• News

Shipowners will have to scramble to meet new PRC pollution regs

Written by  

chinamsaShipowners with vessels trading to China are going to have a relatively short time frame in which to enter into a pollution clean-up contract with a pollution response contractor approved by China’s Maritime Safety Administration (MSA).

The contracts must be entered into, before any ship enters a People’s Republic of China (PRC) port, by owners/operators of (a) any ship carrying polluting and hazardous cargoes in bulk or (b) any other vessel above 10,000 gt. They are required under PRC Regulations on the Prevention and Control of Marine Pollution from Ships.
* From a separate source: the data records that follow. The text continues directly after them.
[src/rtl/uart_rx.sv]
// 8N1 UART receiver with a one-entry valid/ready holding register, framing and overrun reporting.
// Define UART_RX_MAJORITY_EN to take a 2-of-3 majority vote around every sample point.
`timescale 1ns/1ps
module uart_rx #(
    parameter int CLKS_PER_BIT = 1087,
    parameter int SYNC_STAGES  = 2
) (
    input  logic       clk,
    input  logic       rst_n,
    input  logic       rx_input,
    output logic [7:0] rx_data,
    output logic       rx_valid,
    input  logic       rx_ready,
    output logic       frame_err,
    output logic       overrun_err,
    output logic       busy
);

    typedef enum logic [1:0] {IDLE, START, DATA, STOP} state_t;

    localparam logic [15:0] BIT_LAST = 16'(CLKS_PER_BIT - 1);
`ifdef UART_RX_MAJORITY_EN
    // The vote needs the sample after the nominal point, so the start decision is one count later;
    // every later decision then lands on the last count with the nominal point at mid.
    localparam logic [15:0] START_LAST = 16'(CLKS_PER_BIT / 2);
`else
    localparam logic [15:0] START_LAST = 16'(CLKS_PER_BIT / 2 - 1);
`endif

    state_t                   state, next_state;
    logic [SYNC_STAGES-1:0]   sync;
    logic                     rxs, rxs_d;
    logic                     sample;
    logic [15:0]              baud_cnt;
    logic [2:0]               bit_idx;
    logic [7:0]               shift;
    logic                     tick, stop_good, stop_bad, shift_en;
    logic                     byte_done;

    assign rxs = sync[SYNC_STAGES-1];

    always_ff @(posedge clk or negedge rst_n) begin
        if (!rst_n) begin
            sync  <= '1;
            rxs_d <= 1'b1;
        end else begin
            sync  <= {sync[SYNC_STAGES-2:0], rx_input};
            rxs_d <= rxs;
        end
    end

`ifdef UART_RX_MAJORITY_EN
    logic rxs_dd;

    always_ff @(posedge clk or negedge rst_n) begin
        if (!rst_n) rxs_dd <= 1'b1;
        else        rxs_dd <= rxs_d;
    end

    assign sample = (rxs & rxs_d) | (rxs & rxs_dd) | (rxs_d & rxs_dd);
`else
    assign sample = rxs;
`endif

    // State register with the baud and bit counters that follow it
    always_ff @(posedge clk or negedge rst_n) begin
        if (!rst_n) begin
            state    <= IDLE;
            baud_cnt <= '0;
            bit_idx  <= '0;
        end else begin
            state <= next_state;
            if (state != next_state || state == IDLE || baud_cnt == BIT_LAST)
                baud_cnt <= '0;
            else
                baud_cnt <= baud_cnt + 16'd1;
            if (state != DATA)
                bit_idx <= '0;
            else if (tick)
                bit_idx <= bit_idx + 3'd1;
        end
    end

    always_comb begin
        next_state = state;
        case (state)
            IDLE:  if (rxs_d && !rxs) next_state = START;
            START: if (tick) next_state = sample ? IDLE : DATA;
            DATA:  if (tick && bit_idx == 3'd7) next_state = STOP;
            STOP:  if (tick) next_state = IDLE;
            default: next_state = IDLE;
        endcase
    end

    always_comb begin
        tick      = (state == START) ? (baud_cnt == START_LAST) : (baud_cnt == BIT_LAST);
        busy      = (state != IDLE);
        shift_en  = (state == DATA) && tick;
        stop_good = (state == STOP) && tick && sample;
        stop_bad  = (state == STOP) && tick && !sample;
    end

    // Data-only shift register, LSB arrives first so bits enter at the top
    always_ff @(posedge clk) begin
        if (shift_en) shift <= {sample, shift[7:1]};
    end

    // Holding register: one cycle after a good stop sample
    always_ff @(posedge clk or negedge rst_n) begin
        if (!rst_n) begin
            byte_done   <= 1'b0;
            frame_err   <= 1'b0;
            overrun_err <= 1'b0;
            rx_valid    <= 1'b0;
            rx_data     <= '0;
        end else begin
            byte_done   <= stop_good;
            frame_err   <= stop_bad;
            overrun_err <= byte_done && rx_valid && !rx_ready;
            if (byte_done) begin
                if (!rx_valid || rx_ready) begin
                    rx_data  <= shift;
                    rx_valid <= 1'b1;
                end
            end else if (rx_valid && rx_ready) begin
                rx_valid <= 1'b0;
            end
        end
    end

endmodule

[config.mk]
export PLATFORM = sky130hd
export DESIGN_NAME = uart_rx
export DESIGN_NICKNAME = d
export VERILOG_FILES = /design/src/rtl/uart_rx.sv
export SDC_FILE = /design/constraint.sdc
export NUM_CORES = 1
export LEC_CHECK = 0
export CAP_MARGIN = 30
export CORE_ASPECT_RATIO = 0.7
export CORE_MARGIN = 4
export CORE_UTILIZATION = 51
export DETAILED_ROUTE_END_ITERATION = 7
export PLACE_DENSITY = 0.74
export SYNTH_ARGS = -nofsm -noshare
export SYNTH_HDL_FRONTEND = slang
export SYNTH_SLANG_ARGS = --single-unit
export TNS_END_PERCENT = 5
[constraint.sdc]
create_clock -name clk -period 2.1 [get_ports clk]
set_input_delay 0.525 -clock clk [delete_from_list [all_inputs] [get_ports clk]]
set_output_delay 0.525 -clock clk [all_outputs]
set_load 0.01 [all_outputs]
==> flow_metrics.env, run 1 <==
export IMPL_result_of_the_run="finished, final reports clean"
export IMPL_floorplan_die_area_um2=4940
export IMPL_area_growth_synth_to_finish_pct=18.7
export IMPL_final_min_period_over_clock_period=0.909
export IMPL_rr_startpoint="baud_cnt[0]"
export IMPL_numClockSinks=44
export IMPL_r2r_end="shift[5]"
export IMPL_rsz0062_at_grt="no"
export IMPL_postCtsHoldBufs=0
export IMPL_wire_per_inst_um=15.3
export IMPL_synth_largest_type_area_fraction=0.419
export IMPL_reg2reg_slack_ps=200
export IMPL_cp_data_required_time_ps=1570
export IMPL_htreeDepth=2
export IMPL_clk_latency_ps=300
export IMPL_endpoint_kind="output port"
export IMPL_grt_pass1_vias=1345
export IMPL_rr_worst_depth=6
export IMPL_fmax_mhz=524
export IMPL_design_power_total_mw=1.99
export IMPL_core_area_um2=3630
export IMPL_fillCellCount=277
export IMPL_grt_pass1_wl_um=6340
export IMPL_ys_warnings_count=0
export IMPL_worstSetupEndpoint="busy"
export IMPL_synth_async_sr_flop_share=0.818
export IMPL_detailroute_via_count=1369
export IMPL_maxCapViolations=0
export IMPL_detail_route_iter0_violations=95
export IMPL_max_vdd_ir_drop_v=0.000799
export IMPL_synthDominantAreaCellType="sky130_fd_sc_hd__dfrtp_1"
export IMPL_worst_slew_pin_slew_ps=525
export IMPL_number_of_buffers_on_the_longest_clock_path=2
export IMPL_sequential_share_of_the_synthesized_area=0.581
export IMPL_routed_via_density=5.75
export IMPL_ant_nets=0
export IMPL_io_pin_count=16
export IMPL_floorplan_die_width_um=82.3
export IMPL_drv_slew=0
export IMPL_overall_global_routing_resource_usage=0.176
export IMPL_layout_drive_gt1_share=0.181
export IMPL_syn_instance_count=161
export IMPL_floorplan_rows=18
export IMPL_synthTopCellsByArea="sky130_fd_sc_hd__dfrtp_1, sky130_fd_sc_hd__edfxtp_1, sky130_fd_sc_hd__mux2_2"
export IMPL_worstPathMaxFanout=8
export IMPL_worstHoldPathType="register to register"
export IMPL_setup_tns_ps=0
export IMPL_gp_routability_congestion=0.833
export IMPL_largest_net_degree_at_the_start_of_global_routing=37
export IMPL_antenna_found_initial=0
export IMPL_gr_total_overflow=0
export IMPL_synth_avg_cell_area_um2=12.2
export IMPL_cts_tree="done"
export IMPL_timing_critical_path_from_type="register"
export IMPL_syn_nets=169
export IMPL_die_height_um=60.0
export IMPL_place_port_buffers=15
export IMPL_initial_core_utilization=0.543
export IMPL_worst_endpoint_arrival_ps=1380
export IMPL_most_frequently_used_cell_type_in_the_post_synthesis_netlist="sky130_fd_sc_hd__dfrtp_1"
export IMPL_synth_ff_latch_count=44
export IMPL_synthTopCellsByCount="sky130_fd_sc_hd__dfrtp_1, sky130_fd_sc_hd__nor3_1, sky130_fd_sc_hd__nand4_1, sky130_fd_sc_hd__nor2_1, sky130_fd_sc_hd__mux2_2"
export IMPL_netlist_area_um2=1970
export IMPL_finalNetCount=195
export IMPL_post_route_skew_ps=7.00
export IMPL_clk_pin_slew_worst_paths_ps=90
export IMPL_cts_buffers=5
export IMPL_timing_worst_setup_path_type="register to output port"
export IMPL_startpoint="state[1]"
export IMPL_count_of_flip_flops_with_a_built_in_enable_after_synthesis=8
export IMPL_power_density_nw_per_um2=853
export IMPL_hold_viol_final=0
export IMPL_report_final_setup_viol=0
export IMPL_cts_root_buf="sky130_fd_sc_hd__clkbuf_8"
export IMPL_detailed_place_hpwl_um=2590
export IMPL_fin_crit_ps=1910
export IMPL_netlist_cell_type_count=37
export IMPL_n_antenna_cell=0
export IMPL_number_of_drc_violations_after_detailed_routing=0
export IMPL_totalWireLength_um=3650
export IMPL_synth_ff_type="sky130_fd_sc_hd__dfrtp_1"
export IMPL_total_leakage_power_nw=0.947
export IMPL_maxSlewHeadroom=0.648
export IMPL_drt_pass1_iter_count=4
==> how the worst min path moves through the flow <==
| stage | endpoint | slack, ps | from | cells past startpoint |
|---|---|---|---|---|
| after global routing | sync[1] | 370 | sync[0] | 0 |
| after CTS | sync[1] | 360 | sync[0] | 0 |
| after detailed placement | sync[1] | 350 | sync[0] | 0 |
| final | sync[1] | 360 | sync[0] | 0 |
| after global placement | sync[1] | 350 | sync[0] | 0 |
| after floorplan | baud_cnt[0] | 230 | rst_n | 0 |
==> cells in the final DEF (no fill, tap or decap), types with 3 or more instances in the layout <==
cell type / instances
sky130_fd_sc_hd__nand2_1: 6
sky130_fd_sc_hd__clkbuf_8: 5
sky130_fd_sc_hd__edfxtp_1: 8
sky130_fd_sc_hd__nor2_1: 11
sky130_fd_sc_hd__buf_4: 6
sky130_fd_sc_hd__nand4_1: 11
sky130_fd_sc_hd__nand2b_1: 3
sky130_fd_sc_hd__o31ai_1: 3
sky130_fd_sc_hd__mux2_2: 9
sky130_fd_sc_hd__dfstp_2: 3
sky130_fd_sc_hd__clkdlybuf4s50_1: 14
sky130_fd_sc_hd__ha_1: 4
sky130_fd_sc_hd__nor3_1: 15
sky130_fd_sc_hd__xor2_1: 4
sky130_fd_sc_hd__nand3_1: 4
sky130_fd_sc_hd__xnor2_1: 8
sky130_fd_sc_hd__dfrtp_1: 32
sky130_fd_sc_hd__a21oi_1: 5
==> area by class of cell <==
cell class / count / area, um2 / share of cell area
Clock buffer: 5 / 68.8 / 0.0294
Clock inverter: 3 / 46.3 / 0.0198
Inverter: 3 / 11.3 / 0.00482
Multi-Input combinational cell: 112 / 810 / 0.346
Sequential cell: 44 / 1150 / 0.490
Tap cell: 50 / 62.6 / 0.0268
Timing Repair Buffer: 21 / 194 / 0.0829
==> cell families (layout without fill, tap and decap cells) <==
kind of cell | Yosys count | count (layout) | synth area share
AOI/OAI and AO/OA | 14 | 14 | 0.0457
xor gates and xnor gates | 12 | 12 | 0.0534
adders and majority gates | 4 | 4 | 0.0254
buffers and inverters | 5 | 32 | 0.0108
DFF | 44 | 44 | 0.581
muxes | 10 | 10 | 0.0584
and+or+nand+nor | 72 | 72 | 0.225
==> what timing repair did <==
| item | CTS | global route |
|---|---|---|
| gates resized for setup | 2 | 0 |
| endpoints found under the setup margin | 1 | 0 |
| buffers inserted | 0 | 0 |
==> worst max-delay path, stage by stage (launching register included) <==
cell and delay (ps):
sky130_fd_sc_hd__dfrtp_2 470, sky130_fd_sc_hd__or2_2 330, sky130_fd_sc_hd__dlygate4sd2_1 290
==> registers in the layout (all words and copies together), names as in the netlist, 2 cells and up <==
name	cells
sync	2
shift	8
state	2
baud_cnt	16
rx_data	8
bit_idx	3
==> metal layers <==
layer,wire length [um],track usage,part of all wire
met5,0,0,0
met4,87,0.0735,0.024
met3,184,0.0723,0.050
met2,1690,0.266,0.46
met1,1690,0.224,0.46
==> where the power goes <==
part | switching (mW) | total, mW | leakage [nW] | internal, mW
registers | 0.110 | 1.05 | 0.545 | 0.937
logic | 0.176 | 0.298 | 0.347 | 0.122
clock network | 0.291 | 0.649 | 0.0548 | 0.358
==> per-stage QoR <==
stage	hold WS, ps	instance area (um2)	std cells	utilization	setup slack, ps
after detailed placement	348	2220	230	0.613	190
after floorplan	229	1980	161	-	113
after global placement	348	2220	230	0.613	246
final	360	2340	238	0.645	190
after global routing	371	2340	238	0.645	59.7
after CTS	362	2340	238	0.645	186
Power figures use the tool's default switching activity.
==> run 2, diff against run 1 <==
--- a/config.mk
+++ b/config.mk
@@ -10,5 +10,5 @@
 export CORE_MARGIN = 4
-export CORE_UTILIZATION = 51
+export CORE_UTILIZATION = 38
+export CTS_BUF_LIST = sky130_fd_sc_hd__clkbuf_4
 export DETAILED_ROUTE_END_ITERATION = 7
-export PLACE_DENSITY = 0.74
 export SYNTH_ARGS = -nofsm -noshare
==> constraint.sdc (replaced) <==
create_clock -name clk -period 2.1 [get_ports clk]
set_input_delay 0.42 -clock clk [delete_from_list [all_inputs] [get_ports clk]]
set_output_delay 0.42 -clock clk [all_outputs]
set_load 0.01 [all_outputs]
==> flow_metrics.env, run 2 (same netlist as run 1, synthesis figures left out) <==
export IMPL_gr_total_overflow=0
export IMPL_totalWireLength_um=4000
export IMPL_sum_of_buffers_and_inverters_on_the_critical_path=2
export IMPL_fmax_mhz=526
export IMPL_cts_tree="done"
export IMPL_cp_data_required_time_ps=2190
export IMPL_die_height_um=68.2
export IMPL_report_final_setup_viol=0
export IMPL_post_route_skew_ps=2.15
export IMPL_maxSlewHeadroom=0.649
export IMPL_timing_critical_path_from_type="register"
export IMPL_power_density_nw_per_um2=803
export IMPL_timing_critical_path_slowest_stage_cell="sky130_fd_sc_hd__dfrtp_1"
export IMPL_max_vdd_ir_drop_v=0.000365
export IMPL_setup_tns_ps=0
export IMPL_timing_critical_path_max_delay_family="simple AND/OR/NAND/NOR gates"
export IMPL_cts_buffers=5
export IMPL_reg_largest_list="baud_cnt x16, rx_data x8, shift x8"
export IMPL_wp_depth=6
export IMPL_number_of_buffers_on_the_longest_clock_path=2
export IMPL_floorplan_die_width_um=94.0
export IMPL_number_of_drc_violations_after_detailed_routing=0
export IMPL_maxCapViolations=0
export IMPL_worst_slew_pin_slew_ps=517
export IMPL_setup_ws_ps=199
export IMPL_timing_worst_setup_path_type="register to register"
export IMPL_floorplan_die_area_um2=6420
export IMPL_hold_path_cell_count=0
export IMPL_worst_endpoint_arrival_ps=1990
export IMPL_detail_route_iter0_violations=108
export IMPL_drv_slew=0
export IMPL_place_port_buffers=15
export IMPL_n_antenna_cell=0
export IMPL_wire_per_inst_um=15.5
export IMPL_endpoint_kind="register"
export IMPL_fillCellCount=475
export IMPL_ant_nets=0
export IMPL_layout_drive_gt1_share=0.186
export IMPL_timing_critical_path_cells="inv_1 > ha_1 > and4b_1 > nand3_4 > nor4_2 > buf_4"
export IMPL_hold_viol_final=0
export IMPL_final_min_period_over_clock_period=0.905
export IMPL_grt_pass1_wl_um=6650
export IMPL_result_of_the_run="finished, final reports clean"
export IMPL_core_area_um2=4890
export IMPL_pre_cts_ws_ps=200
export IMPL_numClockSinks=44
export IMPL_grt_pass1_vias=1365
export IMPL_rsz0062_at_grt="no"
export IMPL_io_pin_count=16
export IMPL_gp_routability_congestion=0.764
export IMPL_area_growth_synth_to_finish_pct=18.6
export IMPL_clk_pin_slew_worst_paths_ps=130
export IMPL_worst_path_largest_cell_delay_ps=470
export IMPL_cts_root_buf="sky130_fd_sc_hd__clkbuf_4"
export IMPL_rr_worst_depth=6
export IMPL_top_library_cells_by_usage_in_the_layout_fill_and_taps_aside="sky130_fd_sc_hd__dfrtp_1, sky130_fd_sc_hd__nor3_1, sky130_fd_sc_hd__clkdlybuf4s50_1"
export IMPL_detailed_place_hpwl_um=2790
export IMPL_drt_pass1_iter_count=4
export IMPL_largest_register_ffs=16
export IMPL_reg2reg_slack_ps=200
export IMPL_overall_global_routing_resource_usage=0.138
export IMPL_layout_cells_most_common="sky130_fd_sc_hd__dfrtp_1"
export IMPL_antenna_found_initial=0
export IMPL_worstPathMaxFanout=10
export IMPL_finalNetCount=195
export IMPL_max_flop_register="baud_cnt"
export IMPL_floorplan_rows=21
export IMPL_largest_net_degree_at_the_start_of_global_routing=37
export IMPL_htreeDepth=2
export IMPL_total_leakage_power_nw=0.937
export IMPL_worstHoldPathType="register to register"
export IMPL_clk_latency_ps=360
export IMPL_fin_crit_ps=1900
export IMPL_detailroute_via_count=1368
export IMPL_initial_core_utilization=0.403
export IMPL_routed_via_density=5.32
run 2: changes by cell type in the layout (fill, tap and decap cells not counted):
cell,delta
sky130_fd_sc_hd__dlygate4sd2_1,-1
sky130_fd_sc_hd__dfrtp_2,+1
sky130_fd_sc_hd__clkbuf_8,-5
sky130_fd_sc_hd__dfrtp_1,-1
sky130_fd_sc_hd__clkbuf_4,+5
sky130_fd_sc_hd__dlymetal6s2s_1,+1
run 2: path summary, 6_finish.rpt:
check / endpoint / from
max: shift[4] / baud_cnt[0]
min: sync[1] / sync[0]
max reg2reg: shift[4] / baud_cnt[0]
min reg2reg: sync[1] / sync[0]
max in group asynchronous: sync[1] / rst_n
min in group asynchronous: baud_cnt[2] / rst_n
run 2: cell type report:
class	count	area [um2]	area share
well taps	69	86.3	0.0370
clock buffers	5	37.5	0.0161
flip-flops and latches	44	1150	0.491
multi-input cells	112	810	0.347
inverters	3	11.3	0.00482
clock inverters	3	46.3	0.0198
repair buffers	21	198	0.0846
run 2: power breakdown:
part | switching (mW) | total (mW) | internal (mW)
Combinational | 0.162 | 0.273 | 0.111
Sequential | 0.122 | 1.06 | 0.937
Clock | 0.289 | 0.544 | 0.254
Total | 0.573 | 1.88 | 1.30
run 2: through the flow:
step | util | std cells | cell area [um2] | total power, mW | hold WS [ps]
after global routing | 0.478 | 257 | 2340 | 1.99 | 374
after global placement | 0.458 | 248 | 2240 | 1.34 | 351
after floorplan | - | 161 | 1980 | 1.26 | 124
after detailed placement | 0.458 | 248 | 2240 | 1.35 | 348
final | 0.478 | 257 | 2340 | 1.88 | 366
after CTS | 0.477 | 257 | 2330 | 1.89 | 370
run 2: worst reg2reg max path: cells and delay by family, from the launching register on:
family,cells,cell delay [ps]
adder cells (fa/ha/maj),1,140
buffers and inverters,2,300
flip-flops,1,470
AND/OR/NAND/NOR,3,740
run 2: metal layers:
layer  GRT usage  share of wire
met4      0.0577          0.014
met5           0              0
met2       0.220           0.47
met3      0.0385          0.031
met1       0.179           0.48
run 2: timing repair:
item,in CTS,in global routing
hold buffers,0,0
setup buffers,1,0
setup endpoints to repair,1,1
gates resized for setup,2,1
Approved clean up contractors will be categorized by the MSA in accordance with their qualifications and response capabilities and will be assigned level 1, 2, 3 or 4 status. Operators will need to contract with an approved clean up contractor in accordance with the size, type and the intended operation of the vessel.

Shipowners who members of P&I Clubs in the International Group have been informed that it is now understood that the lists of all approved contractors will be issued in October 2011. The requirement to contract with an approved clean up contractor will still be enforced in all Chinese ports from January 1, 2012. There will therefore be a relatively short period of time for operators to contract with an approved spill responder.

The International Group has previously advised members that the term “operator” for the purposes of concluding and signing the contract with a clean up contractor is defined by the MSA as the owner, manager or actual operator of a ship. In respect of those operators not domiciled in China, the International Group now understands that the ship’s agent in port, Club correspondent, local law firm or another legal entity located in mainland China (not Hong Kong, China or Macau, China) may sign the contract on behalf of the operator if authorized by the operator to do so. The International Group understands that the Master may also sign the contract, which may be necessary in certain circumstances, for example where speed is necessary, although an authorization would still be necessary for the Master to sign on behalf of the operator.

The International Group is considering the development of a standard form authorization letter for overseas operators for this purpose and is also continuing to consider the development of supplemental and amending clauses for inclusion in the contract.